En réponse à une question, Vladimir Poutine a évoqué la réception au Kremlin de la candidate du Front national Marine Le Pen, le 24 mars, en pleine campagne. Elle "nous a demandé de l’accueillir, pourquoi aurions-nous dû refuser?", a-t-il lancé.
Autre point sensible: les droits de l’Homme. Emmanuel Macron a rompu avec la prudence de François Hollande en affirmant avoir évoqué "très précisément" cette question avec M. Poutine.
"Le président Poutine m’a (…) indiqué avoir pris plusieurs initiatives sur le sujet des personnes LGBT (lesbiennes, gays, bisexuelles et transsexuelles, ndlr), en Tchétchénie, avec des mesures visant à faire la vérité complète sur les activités des autorités locales et (pour) régler les sujets les plus sensibles", a-t-il dit en promettant d’être "constamment vigilant" sur cette question.
Emmanuel Macron avait accueilli Vladimir Poutine au Château de Versailles par une poignée de main appuyée et chaleureuse, dans un décor monarchique et somptueux, avec force tapis rouge et gardes républicains.

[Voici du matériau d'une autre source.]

==> src/design/frtcc_timer.sv <==
// Compare, capture and control logic of a 16-bit free-running timer.
// Assumes the counter, its status flags and levels live outside and
// arrive here as plain inputs; all inputs except the asynchronous rst are synchronous to mclk.
// Notes on behaviour
// RULE1 - Both compares matched continuously, set flags
// RULE2 - Enabled match drives pin to chosen level
// RULE3 - Compare pins low until first match
// RULE4 - Compare registers all ones on reset/standby
// RULE5 - Selected edge captures counter, sets flag
// RULE6 - Edge select: zero falling, one rising
// RULE7 - Source holds capture pulse 1.5 cycles
// RULE8 - Capture register zero on reset/standby
// RULE9 - Capture overwrites even with flag set
// RULE10 - Control register read/write, zero on reset
// RULE11 - Bit 7 gates capture interrupt
// RULE12 - Bit 6 gates match B interrupt
// RULE13 - Bit 5 gates match A interrupt
// RULE14 - Bit 4 gates wrap interrupt
// RULE15 - Bits 3,2 enable compare pin outputs
// RULE16 - Bits 1:0 select counter clock source
// RULE17 - External clock counted on rising edges
// RULE18 - Upper write held, lower write commits
// RULE19 - Upper read latches lower into holding byte
`timescale 1ns/100ps
`default_nettype none
module frtcc_timer
	import frtcc_pkg::*;
#(
	parameter int CNT_W = 16
) (
	// Clock and reset
	input  wire logic              mclk,
	input  wire logic              rst,
	input  wire logic              standby,
	// CPU byte bus
	input  wire logic [15:0]       busAddr,
	input  wire logic              busWr,
	input  wire logic              busRd,
	input  wire logic [7:0]        busWrData,
	output logic      [7:0]        busRdData,
	// Counter and status register side
	input  wire logic [CNT_W-1:0]  runningCounter,
	input  wire logic              wrapFlag,
	input  wire logic              pinAMatchLevel,
	input  wire logic              pinBMatchLevel,
	input  wire logic              captureEdgeSelect,
	input  wire logic              matchAFlagClear,
	input  wire logic              matchBFlagClear,
	input  wire logic              captureFlagClear,
	output logic                   matchAFlag,
	output logic                   matchBFlag,
	output logic                   captureFlag,
	output logic                   countTick,
	output logic                   counterLoad,
	output logic      [CNT_W-1:0]  counterLoadValue,
	output logic      [1:0]        clockSelect,
	// Pins
	input  wire logic              captureInputPin,
	input  wire logic              extCountClockPin,
	output logic                   compareAPin,
	output logic                   compareBPin,
	// Interrupt requests
	output logic                   captureIrq,
	output logic                   matchBIrq,
	output logic                   matchAIrq,
	output logic                   wrapIrq
);

	initial begin
		if (CNT_W != 16)
			$error("frtcc_timer serves only a 16-bit counter");
	end

	typedef struct packed {
		logic [7:0]       ctrl;
		logic [15:0]      cmpA;
		logic [15:0]      cmpB;
		logic [15:0]      cap;
		logic [7:0]       hold;
		logic [7:0]       rdData;
		logic             flagA;
		logic             flagB;
		logic             flagCap;
		logic             pinA;
		logic             pinB;
		logic             capPrev;
		logic             extPrev;
		logic [4:0]       pre;
		logic             tick;
		logic             load;
		logic [15:0]      loadVal;
	} frtcc_state_s;

	localparam frtcc_state_s STATE_RST = '{
		ctrl: CTRL_RST, cmpA: CMP_RST, cmpB: CMP_RST, cap: CAP_RST,
		hold: 8'h00, rdData: 8'h00, flagA: 1'b0, flagB: 1'b0,
		flagCap: 1'b0, pinA: 1'b0, pinB: 1'b0, capPrev: 1'b0,
		extPrev: 1'b0, pre: 5'h00, tick: 1'b0, load: 1'b0,
		loadVal: 16'h0000};

	frtcc_state_s st_r;
	frtcc_state_s st_nxt;

	// Prescaler tap for the selected internal divider
	function automatic logic preTap(input logic [1:0] sel,
		input logic [4:0] pre);
		case (sel)
			CKS_DIV2:  preTap = (pre & PRE_MASK2) == PRE_MASK2;
			CKS_DIV8:  preTap = (pre & PRE_MASK8) == PRE_MASK8;
			CKS_DIV32: preTap = (pre & PRE_MASK32) == PRE_MASK32;
			default:   preTap = 1'b0;
		endcase
	endfunction : preTap

	logic matchA;
	logic matchB;
	logic capEdge;
	logic extRise;

	// RULE1 continuous compare
	assign matchA = runningCounter == st_r.cmpA;
	assign matchB = runningCounter == st_r.cmpB;
	// RULE6 edge select polarity
	assign capEdge = captureEdgeSelect ? (captureInputPin & ~st_r.capPrev)
		: (~captureInputPin & st_r.capPrev);
	// RULE17 external rising edge
	assign extRise = extCountClockPin & ~st_r.extPrev;

	always_comb begin
		st_nxt = st_r;
		st_nxt.capPrev = captureInputPin;
		st_nxt.extPrev = extCountClockPin;
		st_nxt.pre = st_r.pre + 5'h01;
		st_nxt.load = 1'b0;
		// RULE16 clock source select
		if (st_r.ctrl[BIT_CKS_HI:BIT_CKS_LO] == CKS_EXT)
			st_nxt.tick = extRise;
		else
			st_nxt.tick = preTap(st_r.ctrl[BIT_CKS_HI:BIT_CKS_LO], st_r.pre);

		// Set beats clear in the same cycle
		if (matchAFlagClear)
			st_nxt.flagA = 1'b0;
		if (matchBFlagClear)
			st_nxt.flagB = 1'b0;
		if (captureFlagClear)
			st_nxt.flagCap = 1'b0;
		// RULE1 set match flags
		if (matchA)
			st_nxt.flagA = 1'b1;
		if (matchB)
			st_nxt.flagB = 1'b1;
		// RULE2 RULE15 pin drive on match
		if (matchA && st_r.ctrl[BIT_PINA_OE])
			st_nxt.pinA = pinAMatchLevel;
		if (matchB && st_r.ctrl[BIT_PINB_OE])
			st_nxt.pinB = pinBMatchLevel;
		// RULE5 RULE9 capture regardless of flag
		if (capEdge) begin
			st_nxt.cap = runningCounter;
			st_nxt.flagCap = 1'b1;
		end

		// Bus reads answer one cycle later from a flop
		if (busRd) begin
			if (busAddr == ADDR_CTRL)
				st_nxt.rdData = st_r.ctrl;
			else if (busAddr == ADDR_CMPA_HI)
				st_nxt.rdData = st_r.cmpA[15:8];
			else if (busAddr == ADDR_CMPA_LO)
				st_nxt.rdData = st_r.cmpA[7:0];
			else if (busAddr == ADDR_CMPB_HI)
				st_nxt.rdData = st_r.cmpB[15:8];
			else if (busAddr == ADDR_CMPB_LO)
				st_nxt.rdData = st_r.cmpB[7:0];
			// RULE19 upper read latches lower
			else if (busAddr == ADDR_CAP_HI) begin
				st_nxt.rdData = st_r.cap[15:8];
				st_nxt.hold = st_r.cap[7:0];
			end else if (busAddr == ADDR_CNT_HI) begin
				st_nxt.rdData = runningCounter[15:8];
				st_nxt.hold = runningCounter[7:0];
			end else if (busAddr == ADDR_CAP_LO || busAddr == ADDR_CNT_LO)
				st_nxt.rdData = st_r.hold;
			else
				st_nxt.rdData = UNMAPPED_RD;
		end

		// Writes; the capture register ignores them
		if (busWr) begin
			// RULE10 control register write
			if (busAddr == ADDR_CTRL)
				st_nxt.ctrl = busWrData;
			// RULE18 upper write to holding byte
			else if (busAddr == ADDR_CMPA_HI || busAddr == ADDR_CMPB_HI
				|| busAddr == ADDR_CNT_HI)
				st_nxt.hold = busWrData;
			// RULE18 lower write commits word
			else if (busAddr == ADDR_CMPA_LO)
				st_nxt.cmpA = {st_r.hold, busWrData};
			else if (busAddr == ADDR_CMPB_LO)
				st_nxt.cmpB = {st_r.hold, busWrData};
			else if (busAddr == ADDR_CNT_LO) begin
				st_nxt.load = 1'b1;
				st_nxt.loadVal = {st_r.hold, busWrData};
			end
		end

		// RULE4 RULE8 RULE10 standby initialisation
		if (standby) begin
			st_nxt.ctrl = CTRL_RST;
			st_nxt.cmpA = CMP_RST;
			st_nxt.cmpB = CMP_RST;
			st_nxt.cap = CAP_RST;
		end
	end

	// RULE3 pins start low from reset
	always_ff @(posedge mclk or posedge rst) begin
		if (rst)
			st_r <= STATE_RST;
		else
			st_r <= st_nxt;
	end

	assign busRdData = st_r.rdData;
	assign matchAFlag = st_r.flagA;
	assign matchBFlag = st_r.flagB;
	assign captureFlag = st_r.flagCap;
	assign countTick = st_r.tick;
	assign counterLoad = st_r.load;
	assign counterLoadValue = st_r.loadVal;
	assign clockSelect = st_r.ctrl[BIT_CKS_HI:BIT_CKS_LO];
	assign compareAPin = st_r.pinA;
	assign compareBPin = st_r.pinB;
	// RULE11 capture interrupt gate
	assign captureIrq = st_r.flagCap & st_r.ctrl[BIT_CAP_IE];
	// RULE12 match B interrupt gate
	assign matchBIrq = st_r.flagB & st_r.ctrl[BIT_MB_IE];
	// RULE13 match A interrupt gate
	assign matchAIrq = st_r.flagA & st_r.ctrl[BIT_MA_IE];
	// RULE14 wrap interrupt gate
	assign wrapIrq = wrapFlag & st_r.ctrl[BIT_WRAP_IE];
endmodule : frtcc_timer
`default_nettype wire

A l’issue de la conférence de presse, ils ont visité ensemble l’exposition qui a justifié la rencontre, "Pierre le Grand, un tsar en France", en mémoire du voyage de Pierre 1er à Versailles, marqué par l’établissement de relations diplomatiques entre la France et la Russie, en mai et juin 1717 à Versailles.
Le président russe devait ensuite se rendre seul au nouveau Centre spirituel et culturel orthodoxe russe, avec sa cathédrale aux bulbes dorés située au coeur de Paris.
Il devait l’inaugurer en octobre 2016, mais l’escalade verbale entre Paris et Moscou, provoquée par la campagne militaire du régime syrien et de son allié russe contre la partie rebelle d’Alep (nord de la Syrie), l’avait conduit à annuler ce déplacement.